• [What is required]: Look through the data below and count each line where the word "adders" appears. Reply with the count alone.

(Dataset entries)
======

Context: an optimization exercise on an open-source flow, tuned for small area. The choices shown serve that exercise and are no tape-out recipe.
Function was checked by simulation only, so behaviour that the tests miss may differ from the original.
The clock port is modelled as an ideal driver; clocking choices that lean on that would not hold on a real chip.
Power and IR drop assume default switching activity.

## flow/design.v (module list and top-level ports; edited modules follow where they fit)
// module pixel_generation: 1349 lines
module pixel_generation(
    input clk,
    input reset,
    input video_on,
    input [9:0] x, y,
    input KEY_UP, KEY_DOWN, KEY_LEFT, KEY_RIGHT,
    output [11:0] rgb
    );
  // ...
==> flow/flow/run.sh <==
#!/bin/bash
# Layout flow: the standard flow (standard.sh), except that
#  - synthesis maps the logic with an area-oriented ABC script (flow/area.abc)
#    instead of ORFS's delay-oriented one, and without extracting adder
#    cells first (flow/my_synth.tcl),
#  - the buffers synthesis puts on outputs that share a net, and the port
#    buffers, are sky130_fd_sc_hd__buf_1 cells.
# Registers, floorplan, power grid, placement, CTS and routing are the
# standard flow's. All tool output goes to flow_make.log and ORFS's logs.
set -euo pipefail
WORK=$(pwd)
sed "s|SYNTH_SCRIPT=[^ ]*|SYNTH_SCRIPT=$WORK/flow/my_synth.tcl 'BUFFER_PORTS_ARGS=-buffer_cell sky130_fd_sc_hd__buf_1' 'MIN_BUF_CELL_AND_PORTS=sky130_fd_sc_hd__buf_1 A X'|" standard.sh > my_standard.sh
grep -q "SYNTH_SCRIPT=$WORK/flow/my_synth.tcl" my_standard.sh
bash my_standard.sh > flow_make.log 2>&1
==> flow/flow/area.abc <==
strash; &get -n; &dch; &nf -R 1000 -p -F 10 -A 6 -C 32; &put; topo
==> flow/flow/my_synth.tcl <==
proc synth {args} { yosys synth -nofsm -noshare {*}$args }
# area-oriented mapping: same synthesis, own ABC script
set ::my_abc_script [file join [file dirname [file normalize [info script]]] area.abc]
proc abc {args} {
  set i [lsearch -exact $args -script]
  if {$i >= 0} { set args [lreplace $args $i [expr {$i + 1}] -script $::my_abc_script] }
  yosys abc {*}$args
}
# no adder extraction: ABC maps the adders' gates with the rest of the logic
proc extract_fa {args} { }
source $::env(SCRIPTS_DIR)/synth.tcl
# left out here: clear keep_hierarchy, flatten, clean up, hide names made inside functions, write 1_2_yosys.v
==> flow/standard.sh <==
#!/bin/bash
# synth_recipe.tcl (not shown) runs the flow's synth.tcl, then flattens the netlist and writes it again
# the make line also repeats each setting of config.mk as NAME=value (left out here)
make -C /OpenROAD-flow-scripts/flow DESIGN_CONFIG=/design/flow/config.mk WORK_HOME=/design/flow/orfs CLKGATE_MAP_FILE= SYNTH_SCRIPT=/design/flow/synth_recipe.tcl "${@:-finish}"
==> flow/config.mk <==
export PLATFORM = sky130hd
export DESIGN_NAME = pixel_generation
export DESIGN_NICKNAME = pixel_generation
export VERILOG_FILES = /design/flow/design.v
export SDC_FILE = /design/flow/constraint.sdc
export NUM_CORES = 4
export LEC_CHECK = 0
export ABC_AREA = 1
export CAP_MARGIN = 20
export CORE_MARGIN = 2
export CORE_UTILIZATION = 72
export CTS_BUF_LIST = sky130_fd_sc_hd__clkbuf_8
export SLEW_MARGIN = 20
==> flow/constraint.sdc <==
create_clock -name core_clock -period 10.0 [get_ports {clk}]
set_input_delay 2.0000 -clock core_clock [delete_from_list [all_inputs] [get_ports {clk}]]
set_output_delay 2.0000 -clock core_clock [all_outputs]
set_load 0.01 [all_outputs]
==> results.sh, run 1 <==
export IMPL_buf_share_pct=3.730
export IMPL_intPower_mw=0.2308
export IMPL_gr_usage_met3_pct=13.08
export IMPL_status="complete, no violations"
export IMPL_dpl_cell_count=819
export IMPL_boundaryPins=39
export IMPL_path_max_fanout=13
export IMPL_vias=6320
export IMPL_drtPass1Iterations=15
export IMPL_fin_setup_tns_ns=0
export IMPL_cts_buffers=3
export IMPL_holdWs_ns=0.5382
export IMPL_grt_met1_usage_pct=61.05
export IMPL_cts_root_buffer="clkbuf_8"
export IMPL_ff2ff_path_depth=35
export IMPL_grt_use_met2_pct=76.26
export IMPL_viasPerCell=7.670
export IMPL_rsz0062_at_grt="no"
export IMPL_fin_ws_ns=1.031
export IMPL_synth_compound_area_share_pct=37.26
export IMPL_ys_seq_area_share_pct=14.46
export IMPL_die_area_sq_mm=0.006722
export IMPL_syn_nets=739
export IMPL_max_slew_margin_rel_pct=19.66
export IMPL_crit_buf_inv=2
export IMPL_maxCapViolCount=0
==> inputs of run 2 (changes only) <==
--- a/flow/config.mk
+++ b/flow/config.mk
@@ -8,6 +8,7 @@
 export ABC_AREA = 1
 export CAP_MARGIN = 20
 export CORE_MARGIN = 2
-export CORE_UTILIZATION = 72
+export CORE_UTILIZATION = 65
 export CTS_BUF_LIST = sky130_fd_sc_hd__clkbuf_8
+export PLACE_DENSITY = 0.75
 export SLEW_MARGIN = 20
==> run 2 against run 1 <==
  * Still clean on timing, DRC and antenna
  * Clock power decreased by 3%
  * Utilization fell by 6.3 points
  * Maximum frequency is 4.0% lower
  * Sequential cell count is the same
  * Via count fell by 2.1%
  * First-iteration DRC count decreased by 25%
  * Setup slack got worse by 0.37 ns
==> results.sh, run 2 <==
export IMPL_antenna_found_initial=0
export IMPL_synth_common_cells="nor2_1, nand2_1, o21ai_0, a21oi_1, nand3_1"
export IMPL_top_layer_used="met4"
export IMPL_drtPass1Iterations=8
export IMPL_viasPerCell=7.470
export IMPL_synth_cells=712
export IMPL_ys_seq_area_share_pct=14.46
export IMPL_hold_end="sy[5]$_DFF_PP1_"
export IMPL_ys_ff_latch=25
export IMPL_instances_no_fill=828
export IMPL_tightest_slew_ns=0.9531
export IMPL_clock_path_buffers=2
export IMPL_timing_fmax_mhz=107.0
export IMPL_met2_length_mm=7.074
export IMPL_yosys_top_cells_area="dfrtp_1, o21ai_0, nor2_1"
export IMPL_final_fill_count=544
export IMPL_r2r_start="sy[5]$_DFF_PP1_"
export IMPL_nNetsFinal=779
export IMPL_hold_violations=0
export IMPL_worst_setup_path_start_kind="flip-flop"
export IMPL_cp_slowest_cell="o21ai_0"
export IMPL_postCtsSetupBuffers=0
export IMPL_cp_arrival_ns=9.53
export IMPL_num_antenna_cells=0
export IMPL_port_buffers=37
export IMPL_setup_viol=0
export IMPL_dp_hpwl_mm=12.36
export IMPL_rsz0062_at_grt="no"
export IMPL_clkTransAtPathRegs_ns=0.09
export IMPL_regMostFlops="sx"
export IMPL_drt_iter0_markers=966
export IMPL_ys_async_sr_fraction_pct=100.0
export IMPL_layout_common_cells="nor2_1, nand2_1, o21ai_0, a21oi_1, buf_1"
export IMPL_netlist_area_leader_share_pct=10.86
export IMPL_crit_type="flip-flop to flip-flop"
export IMPL_largest_reg_flops=10
export IMPL_wl_met3_mm=2.430
export IMPL_final_common_cell="nor2_1"
export IMPL_syn_nets=739
export IMPL_cts_root_buffer="clkbuf_8"
export IMPL_grt_overflow_total=0
export IMPL_crit_required_ns=10.19
export IMPL_maxCapViolCount=0
export IMPL_ant_nets=0
export IMPL_worstHoldPathType="flip-flop to flip-flop"
export IMPL_p_per_area_mw_per_mm2=107.6
export IMPL_slew_viol_final=0
export IMPL_initial_core_util_pct=68.19
export IMPL_grt_max_degree=29
export IMPL_ys_flop_type="dfrtp_1"
export IMPL_ctsHoldBuffers=0
export IMPL_syn_avg_cell_area_sq_um=6.151
export IMPL_die_width_um=86.08
export IMPL_cts_buffers=3
export IMPL_max_slew_margin_rel_pct=34.82
export IMPL_largestRegisters="sx (10), sy (9), st (3)"
export IMPL_ff_latch_area_sq_um=633.1
export IMPL_die_area_sq_mm=0.007410
export IMPL_r2r_slack_ns=0.66
export IMPL_hold_path_startpoint="sy[5]$_DFF_PP1_"
export IMPL_track_usage_pct=44.05
export IMPL_skew_ns=0.004110
export IMPL_syn2layout_area_growth_pct=6.914
export IMPL_cts_max_level=1
export IMPL_peakVddDrop_mv=0.1211
export IMPL_cts_resized=0
export IMPL_cts_tree="yes"
export IMPL_die_height_um=86.08
export IMPL_num_rows=29
export IMPL_crit_top_cell="o21ai_0"
export IMPL_min_period_over_period_pct=93.43
export IMPL_fin_setup_tns_ns=0
export IMPL_hold_depth=2
export IMPL_grt_pass1_wl_mm=26.57
export IMPL_wire_per_inst_um=19.71
export IMPL_boundaryPins=39
export IMPL_ys_warnings_count=1
export IMPL_wl_met1_mm=6.091
export IMPL_status="complete, no violations"
export IMPL_cp_end_kind="flip-flop"
export IMPL_ff2ff_path_depth=36
export IMPL_drive_gt1_share_pct=2.264
export IMPL_drc=0
export IMPL_wirelength_mm=16.32
export IMPL_core_sq_mm=0.006422
export IMPL_synth_most_common_cell="nor2_1"
export IMPL_multi_input_area_sq_mm=0.003603
export IMPL_r2r_end="sx[8]$_DFF_PP0_"
export IMPL_grt_pass1_vias=5399
export IMPL_post_route_min_period_ns=9.343
export IMPL_vias=6185
export IMPL_ys_types=55
export IMPL_clk_latency_ns=0.28
export IMPL_netlist_area_sq_mm=0.004379
export IMPL_max_stage_delay_ns=0.60
export IMPL_yosys_area_top_type="dfrtp_1"
export IMPL_p_leak_nw=1.585
export IMPL_gp_congestion=1.098
export IMPL_path_max_fanout=16
export IMPL_dpl_cell_count=824
export IMPL_synth_edf_count=0
export IMPL_cts_sinks=25
## run 2: power by group
group	switching [mW]	leakage, nW	internal, mW
clock	0.0340	0.0217	0.0283
sequential	0.0301	0.316	0.114
combinational	0.206	1.25	0.0914
total	0.270	1.58	0.234
## run 2: final cells by class
type,count,share of cell area (%)
clock inverter,1,0.1603
sequential,25,13.52
clock buffer,3,0.8819
timing repair buffer,44,4.089
multi-input combinational,649,76.96
inverter,29,2.325
tap,77,2.058
## run 2: metrics by stage
step / instance area (sq um) / utilization (%) / setup WS [ns] / power (mW) / hold slack [ns]
after global placement: 4633 / 72.14 / 1.369 / 0.4143 / 0.5044
after global routing: 4682 / 72.90 / 0.004439 / 0.5334 / 0.5713
final: 4682 / 72.90 / 0.6569 / 0.5038 / 0.5406
after floorplan: 4379 / - / 2.340 / 0.3295 / 0.4810
after detailed placement: 4633 / 72.14 / 1.176 / 0.4224 / 0.5158
after CTS: 4682 / 72.90 / 1.107 / 0.4857 / 0.5294
## run 2: critical path, delay by kind of cell, from the launching register on
kind | cells | cell delay, ns
simple gates | 17 | 3.69
compound gates | 12 | 2.87
xor+xnor | 4 | 1.51
buf+inv | 3 | 0.74
flops | 1 | 0.43
## run 2: routing by layer
| metal | vias up | global-route usage [%] |
|---|---|---|
| met5 | - | 0 |
| met1 | 2686 | 60.13 |
| met2 | 625 | 69.13 |
| li1 | 2752 | - |
| met4 | 0 | 16.16 |
| met3 | 122 | 8.277 |
## run 2: cell families after synthesis
family | Yosys count | synth area share (%)
fa+ha+maj | 2 | 0.4572
buf+inv | 38 | 3.257
simple gates | 346 | 36.89
mux | 2 | 0.4857
flops | 25 | 14.46
compound gates | 263 | 37.26
xor+xnor | 36 | 7.200
## run 2: worst max-delay path by stage
stage / depth (start not counted) / startpoint / slack (ns) / endpoint
2_1_floorplan: 33 / sy[5]$_DFF_PP1_ / 2.34 / sx[0]$_DFF_PP0_
3_3_place_gp: 36 / sy[5]$_DFF_PP1_ / 1.37 / sx[7]$_DFF_PP0_
3_5_place_dp: 36 / sy[5]$_DFF_PP1_ / 1.18 / sx[8]$_DFF_PP0_
4_1_cts: 36 / sy[5]$_DFF_PP1_ / 1.11 / sx[8]$_DFF_PP0_
5_1_grt: 36 / sy[5]$_DFF_PP1_ / 0.004 / sx[3]$_DFF_PP0_
6_report: 36 / sy[5]$_DFF_PP1_ / 0.66 / sx[8]$_DFF_PP0_
==> inputs of run 3 (changes only) <==
--- a/flow/config.mk
+++ b/flow/config.mk
@@ -10,5 +10,4 @@
 export CORE_MARGIN = 2
 export CORE_UTILIZATION = 65
 export CTS_BUF_LIST = sky130_fd_sc_hd__clkbuf_8
-export PLACE_DENSITY = 0.75
 export SLEW_MARGIN = 20
==> run 3 against run 2 <==
  * Critical path depth is the same
  * Setup slack is the same
  * Total power is the same
  * Register-to-register slack is essentially flat
  * Largest power group unchanged
  * Still clean on timing, DRC and antenna
  * Maximum frequency is the same
  * Clock skew is the same
  * First-iteration DRC count is the same
  * Cell count is the same
==> results.sh, run 3 <==
export IMPL_status="complete, no violations"
export IMPL_netlist_area_leader_share_pct=10.86
export IMPL_final_common_cell="nor2_1"
export IMPL_yosys_area_share_adder_pct=0.4571
export IMPL_grt_met1_usage_pct=60.13
export IMPL_num_rows=29
export IMPL_worst_setup_path_start_kind="flip-flop"
export IMPL_ys_async_sr_fraction_pct=100.0
export IMPL_hold_violations=0
export IMPL_syn_avg_cell_area_sq_um=6.151
export IMPL_regMostFlops="sx"
export IMPL_synth_compound_area_share_pct=37.26
export IMPL_clock_path_buffers=2
export IMPL_skew_ns=0.004110
export IMPL_setup_viol=0
export IMPL_wirelength_mm=16.32
export IMPL_p_per_area_mw_per_mm2=107.6
export IMPL_ys_flop_type="dfrtp_1"
export IMPL_ys_seq_area_share_pct=14.46
export IMPL_synth_common_cells="nor2_1, nand2_1, o21ai_0, a21oi_1, nand3_1"
export IMPL_ys_warnings_count=1
export IMPL_maxCapViolCount=0
export IMPL_cts_max_level=1
export IMPL_syn_nets=739
export IMPL_vias=6185
export IMPL_largestRegisters="sx (10), sy (9), st (3)"
export IMPL_synth_most_common_cell="nor2_1"
export IMPL_nNetsFinal=779
export IMPL_r2r_start="sy[5]$_DFF_PP1_"
export IMPL_cts_sinks=25
export IMPL_grt_max_degree=29
export IMPL_hold_depth=2
export IMPL_pre_cts_ws_ns=1.176
export IMPL_initial_core_util_pct=68.19
export IMPL_grt_use_met2_pct=69.13
export IMPL_ys_ff_latch=25
export IMPL_worstHoldPathType="flip-flop to flip-flop"
export IMPL_boundaryPins=39
export IMPL_grt_overflow_total=0
export IMPL_syn2layout_area_growth_pct=6.914
export IMPL_grt_pass1_vias=5399
export IMPL_final_fill_count=544
export IMPL_cp_end_kind="flip-flop"
export IMPL_hold_path_startpoint="sy[5]$_DFF_PP1_"
export IMPL_dpl_cell_area_sq_mm=0.004633
export IMPL_drtPass1Iterations=8
export IMPL_max_stage_delay_ns=0.60
export IMPL_top_usage_layer="met2"
export IMPL_min_period_over_period_pct=93.43
export IMPL_antenna_found_initial=0
export IMPL_cts_buffers=3
export IMPL_fin_ws_ns=0.6569
export IMPL_post_route_min_period_ns=9.343
export IMPL_drc=0
export IMPL_path_max_fanout=16
export IMPL_postCtsSetupBuffers=0
export IMPL_core_sq_mm=0.006422
export IMPL_largest_reg_flops=10
export IMPL_cts_resized=0
export IMPL_crit_type="flip-flop to flip-flop"
export IMPL_synth_edf_count=0
export IMPL_synth_top_family_by_area="compound AO/OA/AOI/OAI gates"
export IMPL_multi_input_area_sq_mm=0.003603
export IMPL_cp_slowest_cell="o21ai_0"
export IMPL_clk_latency_ns=0.28
export IMPL_muxShareOfSynthArea_pct=0.4857
export IMPL_track_usage_pct=44.05
export IMPL_p_leak_nw=1.585
export IMPL_drt_iter0_markers=966
export IMPL_final_util_pct=72.90
export IMPL_timing_fmax_mhz=107.0
export IMPL_synthSimpleGateAreaFrac_pct=36.89
export IMPL_crit_top_cell="o21ai_0"
export IMPL_num_antenna_cells=0
export IMPL_synthXorXnorAreaFrac_pct=7.200
export IMPL_cts_tree="yes"
export IMPL_peakVddDrop_mv=0.1211
export IMPL_total_power_mw=0.5038
export IMPL_hold_end="sy[5]$_DFF_PP1_"
export IMPL_rsz0062_at_grt="no"
export IMPL_r2r_end="sx[8]$_DFF_PP0_"
export IMPL_slew_viol_final=0
export IMPL_wire_per_inst_um=19.71
export IMPL_r2r_slack_ns=0.66
export IMPL_ant_nets=0
export IMPL_yosys_top_cells_area="dfrtp_1, o21ai_0, nor2_1"
export IMPL_max_slew_margin_rel_pct=34.82
export IMPL_layout_common_cells="nor2_1, nand2_1, o21ai_0, a21oi_1, buf_1"
export IMPL_fin_area_sq_mm=0.004682
export IMPL_gr_usage_met3_pct=8.277
export IMPL_port_buffers=37
export IMPL_ys_types=55
export IMPL_die_width_um=86.08
export IMPL_yosys_area_top_type="dfrtp_1"
export IMPL_ff_latch_area_sq_um=633.1
export IMPL_die_height_um=86.08
export IMPL_drive_gt1_share_pct=2.264
export IMPL_grt_pass1_wl_mm=26.57
export IMPL_netlist_area_sq_mm=0.004379
export IMPL_viasPerCell=7.470
export IMPL_die_area_sq_mm=0.007410
export IMPL_dp_hpwl_mm=12.36
export IMPL_gp_congestion=1.098
export IMPL_crit_required_ns=10.19
export IMPL_cp_arrival_ns=9.53
export IMPL_fin_setup_tns_ns=0
export IMPL_tightest_slew_ns=0.9531
export IMPL_synth_cells=712
export IMPL_ff2ff_path_depth=36
export IMPL_ctsHoldBuffers=0
export IMPL_clkTransAtPathRegs_ns=0.09
export IMPL_cts_root_buffer="clkbuf_8"
run 3: cell counts in the layout (fill, tap and decap cells not counted):
No cell type changed its count.
run 3: per-stage QoR:
stage / instances / hold slack, ns
6_report: 828 / 0.5406
5_1_grt: 828 / 0.5713
4_1_cts: 828 / 0.5294
3_5_place_dp: 824 / 0.5158
3_3_place_gp: 824 / 0.5044
2_1_floorplan: 712 / 0.4810
run 3: critical path: cells and delay by family (launching register included):
family	cells	cell delay, ns
buf+inv	3	0.74
flops	1	0.43
xor+xnor	4	1.51
simple gates	17	3.69
compound gates	12	2.87
run 3: worst max-delay path by stage:
stage	depth (start not counted)	slack, ns	endpoint	start
floorplan	33	2.34	sx[0]$_DFF_PP0_	sy[5]$_DFF_PP1_
global placement	36	1.37	sx[7]$_DFF_PP0_	sy[5]$_DFF_PP1_
detailed placement	36	1.18	sx[8]$_DFF_PP0_	sy[5]$_DFF_PP1_
CTS	36	1.11	sx[8]$_DFF_PP0_	sy[5]$_DFF_PP1_
global route	36	0.004	sx[3]$_DFF_PP0_	sy[5]$_DFF_PP1_
finish	36	0.66	sx[8]$_DFF_PP0_	sy[5]$_DFF_PP1_
run 3: area by class of cell:
cell class,count,area share [%]
clock inverters,1,0.1603
repair buffers,44,4.089
multi-input cells,649,76.96
flip-flops and latches,25,13.52
clock buffers,3,0.8819
inverters,29,2.325
well taps,77,2.058
run 3: logic make-up after synthesis:
logic type | after synthesis
fa+ha+maj | 2
mux | 2
compound gates | 263
xor+xnor | 36
buf+inv | 38
flops | 25
simple gates | 346
run 3: power by group:
part	total (mW)	internal (mW)	switching, mW
logic	0.297	0.0914	0.206
clock network	0.0623	0.0283	0.0340
registers	0.144	0.114	0.0301
run 3: metal layers:
layer | vias up | routed length [um]
met2 | 625 | 7074
met4 | 0 | 724
met5 | - | 0
li1 | 2752 | -
met3 | 122 | 2430
met1 | 2686 | 6091
==> inputs of run 4 (changes only) <==
--- a/flow/config.mk
+++ b/flow/config.mk
@@ -10,4 +10,5 @@
 export CORE_MARGIN = 2
 export CORE_UTILIZATION = 65
 export CTS_BUF_LIST = sky130_fd_sc_hd__clkbuf_8
+export GPL_ROUTABILITY_DRIVEN = 0
 export SLEW_MARGIN = 20
==> run 4 against run 3 <==
  * Maximum frequency rose by 2.0%
  * Critical path depth is 1 lower
  * Utilization down 0.23 points
  * Critical endpoint is now sx[7]$_DFF_PP0_
  * Total power fell by 0.94%
  * Cell area decreased by 0.32%
  * Setup slack better by 0.18 ns
  * Sequential power about the same
==> results.sh, run 4 <==
export IMPL_p_leak_nw=1.577
export IMPL_grt_pass1_wl_mm=26.49
export IMPL_fin_area_sq_mm=0.004667
export IMPL_largestRegisters="sx (10), sy (9), st (3)"
export IMPL_die_height_um=86.08
export IMPL_synthSimpleGateAreaFrac_pct=36.89
export IMPL_synth_compound_area_share_pct=37.26
export IMPL_layout_common_cells="nor2_1, nand2_1, o21ai_0, a21oi_1, buf_1"
export IMPL_port_buffers=37
export IMPL_synthXorXnorAreaFrac_pct=7.200
export IMPL_muxShareOfSynthArea_pct=0.4857
export IMPL_hold_violations=0
export IMPL_drt_iter0_markers=1106
export IMPL_crit_type="flip-flop to flip-flop"
export IMPL_cp_slowest_cell="o21ai_0"
export IMPL_cts_sinks=25
export IMPL_dpl_cell_area_sq_mm=0.004618
export IMPL_p_per_area_mw_per_mm2=106.9
export IMPL_yosys_area_top_type="dfrtp_1"
export IMPL_largest_reg_flops=10
export IMPL_ys_warnings_count=1
export IMPL_ys_flop_type="dfrtp_1"
export IMPL_p_switching_mw=0.2653
export IMPL_path_max_fanout=13
export IMPL_clkTransAtPathRegs_ns=0.09
export IMPL_die_width_um=86.08
export IMPL_status="complete, no violations"
export IMPL_synth_most_common_cell="nor2_1"
export IMPL_clock_path_buffers=2
export IMPL_ff2ff_path_depth=35
export IMPL_max_slew_margin_rel_pct=35.44
export IMPL_yosys_area_share_adder_pct=0.4571
export IMPL_antenna_found_initial=0
export IMPL_drive_gt1_share_pct=2.003
export IMPL_syn_avg_cell_area_sq_um=6.151
export IMPL_yosys_top_cells_area="dfrtp_1, o21ai_0, nor2_1"
export IMPL_crit_start="sy[5]$_DFF_PP1_"
export IMPL_ys_async_sr_fraction_pct=100.0
export IMPL_r2r_slack_ns=0.84
export IMPL_wirelength_mm=16.09
export IMPL_r2r_start="sy[5]$_DFF_PP1_"
export IMPL_final_common_cell="nor2_1"
export IMPL_p_comb_share_pct=58.7
export IMPL_critPathCapture="sx[7]$_DFF_PP0_"
export IMPL_timing_fmax_mhz=109.2
export IMPL_tightest_slew_ns=0.9615
export IMPL_synth_common_cells="nor2_1, nand2_1, o21ai_0, a21oi_1, nand3_1"
export IMPL_viasPerCell=7.518
export IMPL_wire_per_inst_um=19.48
export IMPL_regMostFlops="sx"
export IMPL_num_rows=29
export IMPL_synth_top_family_by_area="compound AO/OA/AOI/OAI gates"
export IMPL_cts_buffers=3
export IMPL_total_power_mw=0.4990
export IMPL_nNetsFinal=777
export IMPL_vias=6210
export IMPL_grt_overflow_total=0
export IMPL_cp_end_kind="flip-flop"
export IMPL_cts_tree="yes"
export IMPL_grt_pass1_vias=5457
export IMPL_slew_viol_final=0
export IMPL_cts_resized=0
export IMPL_crit_required_ns=10.20
export IMPL_switching_share_pct=53.16
export IMPL_clkPwrFrac_pct=12.6
export IMPL_netlist_area_sq_mm=0.004379
export IMPL_ys_types=55
export IMPL_cp_arrival_ns=9.36
export IMPL_netlist_area_leader_share_pct=10.86
export IMPL_die_area_sq_mm=0.007410
export IMPL_worstHoldPathType="flip-flop to flip-flop"
export IMPL_track_usage_pct=43.48
export IMPL_rsz0062_at_grt="no"
export IMPL_postCtsSetupBuffers=0
export IMPL_synth_edf_count=0
export IMPL_intPower_mw=0.2337
export IMPL_core_sq_mm=0.006422
export IMPL_synth_cells=712
export IMPL_post_route_min_period_ns=9.161
export IMPL_drtPass1Iterations=7
export IMPL_min_period_over_period_pct=91.61
export IMPL_num_antenna_cells=0
export IMPL_maxCapViolCount=0
export IMPL_dp_hpwl_mm=12.16
export IMPL_skew_ns=0.007769
export IMPL_initial_core_util_pct=68.19
export IMPL_clk_latency_ns=0.28
export IMPL_grt_max_degree=29
export IMPL_fin_setup_tns_ns=0
export IMPL_crit_top_cell="o21ai_0"
export IMPL_power_share_sequential_pct=28.7
export IMPL_cts_root_buffer="clkbuf_8"
export IMPL_ctsHoldBuffers=0
export IMPL_setup_viol=0
export IMPL_worst_setup_path_start_kind="flip-flop"
export IMPL_peakVddDrop_mv=0.1183
export IMPL_r2r_end="sx[7]$_DFF_PP0_"
export IMPL_syn2layout_area_growth_pct=6.572
export IMPL_syn_nets=739
export IMPL_boundaryPins=39
export IMPL_max_stage_delay_ns=0.62
export IMPL_ys_ff_latch=25
export IMPL_ys_seq_area_share_pct=14.46
export IMPL_cts_max_level=1
export IMPL_drc=0
export IMPL_ant_nets=0
[run 4: kinds of logic after synthesis]
family / Yosys count
DFF: 25
xor gates and xnor gates: 36
buffers and inverters: 38
AOI/OAI and AO/OA: 263
muxes: 2
adders and majority gates: 2
and+or+nand+nor: 346
[run 4: final cells by class]
| cell class | instances | area (sq um) |
|---|---|---|
| inverter | 29 | 108.9 |
| timing repair buffer | 42 | 176.4 |
| clock inverter | 1 | 7.507 |
| fill | 590 | 1755 |
| tap | 77 | 96.34 |
| sequential | 25 | 633.1 |
| clock buffer | 3 | 41.29 |
| multi-input combinational | 649 | 3603 |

======

• [Result of the exercise]: 2